Ski resort jobs are extremely popular if you love to ski - it's not often you can get paid to do what you love!
I live within driving distance of most major resorts in the Western Alps - Chamonix, Megeve, Verbier and the hundreds in-between.
Each year as the season draws near, hordes of young women (and men too) descend on the area in search of a free winter season.
Can you do something others can't?
If you can, market it!
If you're a qualified ski instructor, head straight for the ski school.
Do you have any other official qualifications? As a sommeliere, a certified nanny, a cordon bleu chef or a hospitality professional, you'll be far better positioned so snag one of those ski resort jobs.
The same goes for any sports-related activity or anything that helps skiers ski better. If you're a massage therapist, you'll find plenty of ski resort jobs. Same thing goes for a sports coach, yoga teacher, spa assistant, especially if you're qualified - or if you can prove extensive experience.
Even if you don't have a physical skill or formal qualification, plenty of ski resort jobs will still be within your reach. Can you juggle? Sing? Paint? Tend bar? The ritzier resorts often hire entertainment or support staff to keep their wealthy clients - and their little ones - healthy and amused. A relative of mine once made a decent living as a photographer in Zermatt, so whatever your skill, brush it up and get an edge over the competition.
Finally, if you can't do any of the above, there's almost always work for 'chalet girls' - cleaning house, taking care of guests, shopping and cooking. It's not the most glamorous thing to do but often comes with a free ski pass for your day off - and you'll be in the snow and mountains round the clock.

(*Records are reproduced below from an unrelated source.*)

### src/rtl/nano_dbus_bridge.sv
// nano_dbus_bridge: turns a core's load/store byte-lane strobes into a single
// level-held memory request, freezing the core until the memory acknowledges
// or a bounded wait expires.
module nano_dbus_bridge #(
    parameter int TIMEOUT = 16
) (
    input  logic        clk_i,
    input  logic        rst_i,
    input  logic [31:0] d_addr_i,
    input  logic [31:0] d_wdata_i,
    input  logic [3:0]  d_rd_i,
    input  logic [3:0]  d_we_i,
    output logic [31:0] d_rdata_o,
    output logic        stall_o,
    output logic        err_o,
    output logic        m_req_o,
    output logic        m_we_o,
    output logic [31:0] m_addr_o,
    output logic [3:0]  m_be_o,
    output logic [31:0] m_wdata_o,
    input  logic        m_ack_i,
    input  logic [31:0] m_rdata_i
);

    localparam logic [1:0] ST_IDLE = 2'd0;
    localparam logic [1:0] ST_REQ  = 2'd1;
    localparam logic [1:0] ST_DONE = 2'd2;

    // Last wait count before the transfer is abandoned.
    localparam logic [7:0] CNT_LAST = 8'(TIMEOUT - 1);

    logic [1:0]  state_q,   state_d;
    logic        m_we_q,    m_we_d;
    logic [3:0]  m_be_q,    m_be_d;
    logic [31:0] m_addr_q,  m_addr_d;
    logic [31:0] m_wdata_q, m_wdata_d;
    logic [31:0] rdata_q,   rdata_d;
    logic        err_q,     err_d;
    logic [7:0]  cnt_q,     cnt_d;

    logic        core_req;
    logic        is_write;

    // The address is always issued word-aligned, so the low bits are dropped.
    logic        unused_addr_lsbs;
    assign unused_addr_lsbs = ^d_addr_i[1:0];

    assign core_req = (d_rd_i != 4'h0) || (d_we_i != 4'h0);
    assign is_write = (d_we_i != 4'h0);

    // Next-state logic: latch the request on issue, wait for ack or timeout.
    always_comb begin
        state_d   = state_q;
        m_we_d    = m_we_q;
        m_be_d    = m_be_q;
        m_addr_d  = m_addr_q;
        m_wdata_d = m_wdata_q;
        rdata_d   = rdata_q;
        err_d     = 1'b0;
        cnt_d     = cnt_q;
        case (state_q)
            ST_IDLE: begin
                if (core_req) begin
                    state_d   = ST_REQ;
                    m_addr_d  = {d_addr_i[31:2], 2'b00};
                    m_wdata_d = d_wdata_i;
                    m_we_d    = is_write;
                    m_be_d    = is_write ? d_we_i : d_rd_i;
                    cnt_d     = 8'h00;
                end
            end
            ST_REQ: begin
                if (m_ack_i) begin
                    state_d = ST_DONE;
                    if (!m_we_q) begin
                        for (int i = 0; i < 4; i++) begin
                            rdata_d[8*i +: 8] = m_be_q[i] ? m_rdata_i[8*i +: 8] : 8'h00;
                        end
                    end
                end else if (cnt_q == CNT_LAST) begin
                    state_d = ST_DONE;
                    rdata_d = 32'h0000_0000;
                    err_d   = 1'b1;
                end else begin
                    cnt_d = cnt_q + 8'h01;
                end
            end
            ST_DONE: begin
                state_d = ST_IDLE;
            end
            default: begin
                state_d = ST_IDLE;
            end
        endcase
    end

    // State and latched transfer registers, cleared asynchronously on reset.
    always_ff @(posedge clk_i or posedge rst_i) begin
        if (rst_i) begin
            state_q   <= ST_IDLE;
            m_we_q    <= 1'b0;
            m_be_q    <= 4'h0;
            m_addr_q  <= 32'h0;
            m_wdata_q <= 32'h0;
            rdata_q   <= 32'h0;
            err_q     <= 1'b0;
            cnt_q     <= 8'h00;
        end else begin
            state_q   <= state_d;
            m_we_q    <= m_we_d;
            m_be_q    <= m_be_d;
            m_addr_q  <= m_addr_d;
            m_wdata_q <= m_wdata_d;
            rdata_q   <= rdata_d;
            err_q     <= err_d;
            cnt_q     <= cnt_d;
        end
    end

    // Stall is combinational so the core freezes in the same cycle it asks.
    assign stall_o   = !rst_i && (((state_q == ST_IDLE) && core_req) || (state_q == ST_REQ));
    assign m_req_o   = (state_q == ST_REQ);
    assign m_we_o    = m_we_q;
    assign m_be_o    = m_be_q;
    assign m_addr_o  = m_addr_q;
    assign m_wdata_o = m_wdata_q;
    assign d_rdata_o = rdata_q;
    assign err_o     = err_q;

endmodule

If you speak foreign languages, your chances of finding good work will automatically increase. English is the main second language throughout the Alps, but speaking French, Italian, German, Spanish or even Russian will be an advantage for any job where there's customer interaction.Whatever else you do, start looking early for ski resort jobs. Jobs tend to be filled several months before the season starts so I'd suggest you begin looking during the European summer (July-September would work).
If you're looking for work in a hotel, you'll be writing to them directly. But if you're a little less certain about which job and resort you want, find a good agency - plenty of them handle ski resort jobs and will deal with everything from recruitment to insurance for you.
If none of these avenues work for you, you can just show up. If you're not European, this might be one of the few ways you'll actually find a job. Someone who accepted a job back in July may have changed her mind by November, leaving employers in the lurch. It happens.
If you show up in the right place at the right time, there's a good chance you might find a job right then and there. If resorts are desperate to fill slots at the last minute, they may turn a blind eye to your non-European passport or even try to get you a temporary permit on the basis that no Europeans are available.
Do you have any friends who work or have worked in ski resort jobs? Ask them for help. Find out where they worked and apply there. Or if they left on good terms, perhaps they can put in a good word for you.
Often, ski jobs come by word of mouth so make sure you network!
It's a great way to meet the people you need to know - those who already have jobs and can provide you with information. Many ski resort staffers do this several years in a row so they'll be great sources of information, since they've been there, done that.
And don't forget to visit the resorts' own websites. I know it's obvious but sometimes we neglect that. Most resorts have their own websites and some are huge, complete with job offers and valuable housing information. Barring that, some umbrella sites like Ifyouski cover a range of resorts so they can be a one-stop site for you as well as a great source of information for names, phone numbers and email addresses.